Source data:
## src/common/disk_bridge_pkg.sv

```systemverilog
// Shared definitions for the disk-image bridge
//   Data, word, buffer address and slot widths
//   Firmware register field and strobe bit positions
//   Image slot count and the slots that always mount read-only

`default_nettype none

package disk_bridge_pkg;

	// ========================================================================
	// Widths
	// ========================================================================
	localparam int NUM_SLOTS = 8;

	typedef logic [7:0]           byte_t;
	typedef logic [31:0]          word_t;
	typedef logic [8:0]           buf_addr_t;
	typedef logic [2:0]           drive_num_t;
	typedef logic [NUM_SLOTS-1:0] drive_mask_t;
	typedef logic [1:0]           file_type_t;
	typedef logic [15:0]          strobe_t;
	typedef logic [63:0]          img_size_t;

	// ========================================================================
	// Firmware register layout
	// ========================================================================
	// Fields of the OUT2 control word
	localparam int OUT2_LBA_BIT    = 0;
	localparam int OUT2_BLK_RD_BIT = 1;
	localparam int OUT2_BLK_WR_BIT = 2;
	localparam int OUT2_DRV_LSB    = 3;

	// Strobe lines used by the bridge
	localparam int WR_IO_BIT   = 5;
	localparam int WR_DATA_BIT = 6;
	localparam int RD_DATA_BIT = 2;

	// Cartridge and executable slots, never writable
	localparam int RO_SLOT_A = 4;
	localparam int RO_SLOT_B = 5;

endpackage

`default_nettype wire

```

## src/disk_bridge/zpu_strobe_decode.sv

```systemverilog
// Firmware strobe decoder
//   Delays and edge-detects the register strobe levels
//   Produces single-cycle data write, data read and block pulses
//   Registers the LBA select and drive number fields

`timescale 1ns/1ps
`default_nettype none

module zpu_strobe_decode (
	input  wire                           clk_sys,
	input  wire                           areset,
	input  wire disk_bridge_pkg::word_t   zpu_out2_i,
	input  wire disk_bridge_pkg::strobe_t zpu_wr_i,
	input  wire disk_bridge_pkg::strobe_t zpu_rd_i,
	output logic                          data_wr_o,
	output logic                          data_rd_o,
	output logic                          io_wr_o,
	output logic                          blk_rd_o,
	output logic                          blk_wr_o,
	output logic                          lba_sel_o,
	output disk_bridge_pkg::drive_num_t   drive_num_o
);

	import disk_bridge_pkg::*;

	// Raw register fields
	logic       data_wr_in;
	logic       data_rd_in;
	logic       io_wr_in;
	logic       blk_rd_in;
	logic       blk_wr_in;
	logic       lba_sel_in;
	drive_num_t drive_num_in;

	// Delay stages for edge detection
	logic data_wr_d1;
	logic data_wr_d2;
	logic data_rd_d1;
	logic blk_rd_d1;
	logic blk_wr_d1;

	assign data_wr_in   = zpu_wr_i[WR_DATA_BIT];
	assign data_rd_in   = zpu_rd_i[RD_DATA_BIT];
	assign io_wr_in     = zpu_wr_i[WR_IO_BIT];
	assign blk_rd_in    = zpu_out2_i[OUT2_BLK_RD_BIT];
	assign blk_wr_in    = zpu_out2_i[OUT2_BLK_WR_BIT];
	assign lba_sel_in   = zpu_out2_i[OUT2_LBA_BIT];
	assign drive_num_in = zpu_out2_i[OUT2_DRV_LSB +: $bits(drive_num_t)];

	always_ff @(posedge clk_sys) begin
		if (areset) begin
			data_wr_d1  <= 1'b0;
			data_wr_d2  <= 1'b0;
			data_rd_d1  <= 1'b0;
			blk_rd_d1   <= 1'b0;
			blk_wr_d1   <= 1'b0;
			data_wr_o   <= 1'b0;
			data_rd_o   <= 1'b0;
			io_wr_o     <= 1'b0;
			blk_rd_o    <= 1'b0;
			blk_wr_o    <= 1'b0;
			lba_sel_o   <= 1'b0;
			drive_num_o <= '0;
		end else begin
			// Data write goes through two stages before its edge is taken
			data_wr_d1 <= data_wr_in;
			data_wr_d2 <= data_wr_d1;
			data_wr_o  <= data_wr_d1 & ~data_wr_d2;

			// Falling edge of the read strobe marks a consumed byte
			data_rd_d1 <= data_rd_in;
			data_rd_o  <= data_rd_d1 & ~data_rd_in;

			blk_rd_d1 <= blk_rd_in;
			blk_rd_o  <= blk_rd_in & ~blk_rd_d1;
			blk_wr_d1 <= blk_wr_in;
			blk_wr_o  <= blk_wr_in & ~blk_wr_d1;

			// Level, not a pulse
			io_wr_o     <= io_wr_in;
			lba_sel_o   <= lba_sel_in;
			drive_num_o <= drive_num_in;
		end
	end

endmodule

`default_nettype wire

```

Instructions to follow: All of the data shown above must be copied exactly.

Response:
## src/common/disk_bridge_pkg.sv

```systemverilog
// Shared definitions for the disk-image bridge
//   Data, word, buffer address and slot widths
//   Firmware register field and strobe bit positions
//   Image slot count and the slots that always mount read-only

`default_nettype none

package disk_bridge_pkg;

	// ========================================================================
	// Widths
	// ========================================================================
	localparam int NUM_SLOTS = 8;

	typedef logic [7:0]           byte_t;
	typedef logic [31:0]          word_t;
	typedef logic [8:0]           buf_addr_t;
	typedef logic [2:0]           drive_num_t;
	typedef logic [NUM_SLOTS-1:0] drive_mask_t;
	typedef logic [1:0]           file_type_t;
	typedef logic [15:0]          strobe_t;
	typedef logic [63:0]          img_size_t;

	// ========================================================================
	// Firmware register layout
	// ========================================================================
	// Fields of the OUT2 control word
	localparam int OUT2_LBA_BIT    = 0;
	localparam int OUT2_BLK_RD_BIT = 1;
	localparam int OUT2_BLK_WR_BIT = 2;
	localparam int OUT2_DRV_LSB    = 3;

	// Strobe lines used by the bridge
	localparam int WR_IO_BIT   = 5;
	localparam int WR_DATA_BIT = 6;
	localparam int RD_DATA_BIT = 2;

	// Cartridge and executable slots, never writable
	localparam int RO_SLOT_A = 4;
	localparam int RO_SLOT_B = 5;

endpackage

`default_nettype wire

```

## src/disk_bridge/zpu_strobe_decode.sv

```systemverilog
// Firmware strobe decoder
//   Delays and edge-detects the register strobe levels
//   Produces single-cycle data write, data read and block pulses
//   Registers the LBA select and drive number fields

`timescale 1ns/1ps
`default_nettype none

module zpu_strobe_decode (
	input  wire                           clk_sys,
	input  wire                           areset,
	input  wire disk_bridge_pkg::word_t   zpu_out2_i,
	input  wire disk_bridge_pkg::strobe_t zpu_wr_i,
	input  wire disk_bridge_pkg::strobe_t zpu_rd_i,
	output logic                          data_wr_o,
	output logic                          data_rd_o,
	output logic                          io_wr_o,
	output logic                          blk_rd_o,
	output logic                          blk_wr_o,
	output logic                          lba_sel_o,
	output disk_bridge_pkg::drive_num_t   drive_num_o
);

	import disk_bridge_pkg::*;

	// Raw register fields
	logic       data_wr_in;
	logic       data_rd_in;
	logic       io_wr_in;
	logic       blk_rd_in;
	logic       blk_wr_in;
	logic       lba_sel_in;
	drive_num_t drive_num_in;

	// Delay stages for edge detection
	logic data_wr_d1;
	logic data_wr_d2;
	logic data_rd_d1;
	logic blk_rd_d1;
	logic blk_wr_d1;

	assign data_wr_in   = zpu_wr_i[WR_DATA_BIT];
	assign data_rd_in   = zpu_rd_i[RD_DATA_BIT];
	assign io_wr_in     = zpu_wr_i[WR_IO_BIT];
	assign blk_rd_in    = zpu_out2_i[OUT2_BLK_RD_BIT];
	assign blk_wr_in    = zpu_out2_i[OUT2_BLK_WR_BIT];
	assign lba_sel_in   = zpu_out2_i[OUT2_LBA_BIT];
	assign drive_num_in = zpu_out2_i[OUT2_DRV_LSB +: $bits(drive_num_t)];

	always_ff @(posedge clk_sys) begin
		if (areset) begin
			data_wr_d1  <= 1'b0;
			data_wr_d2  <= 1'b0;
			data_rd_d1  <= 1'b0;
			blk_rd_d1   <= 1'b0;
			blk_wr_d1   <= 1'b0;
			data_wr_o   <= 1'b0;
			data_rd_o   <= 1'b0;
			io_wr_o     <= 1'b0;
			blk_rd_o    <= 1'b0;
			blk_wr_o    <= 1'b0;
			lba_sel_o   <= 1'b0;
			drive_num_o <= '0;
		end else begin
			// Data write goes through two stages before its edge is taken
			data_wr_d1 <= data_wr_in;
			data_wr_d2 <= data_wr_d1;
			data_wr_o  <= data_wr_d1 & ~data_wr_d2;

			// Falling edge of the read strobe marks a consumed byte
			data_rd_d1 <= data_rd_in;
			data_rd_o  <= data_rd_d1 & ~data_rd_in;

			blk_rd_d1 <= blk_rd_in;
			blk_rd_o  <= blk_rd_in & ~blk_rd_d1;
			blk_wr_d1 <= blk_wr_in;
			blk_wr_o  <= blk_wr_in & ~blk_wr_d1;

			// Level, not a pulse
			io_wr_o     <= io_wr_in;
			lba_sel_o   <= lba_sel_in;
			drive_num_o <= drive_num_in;
		end
	end

endmodule

`default_nettype wire

```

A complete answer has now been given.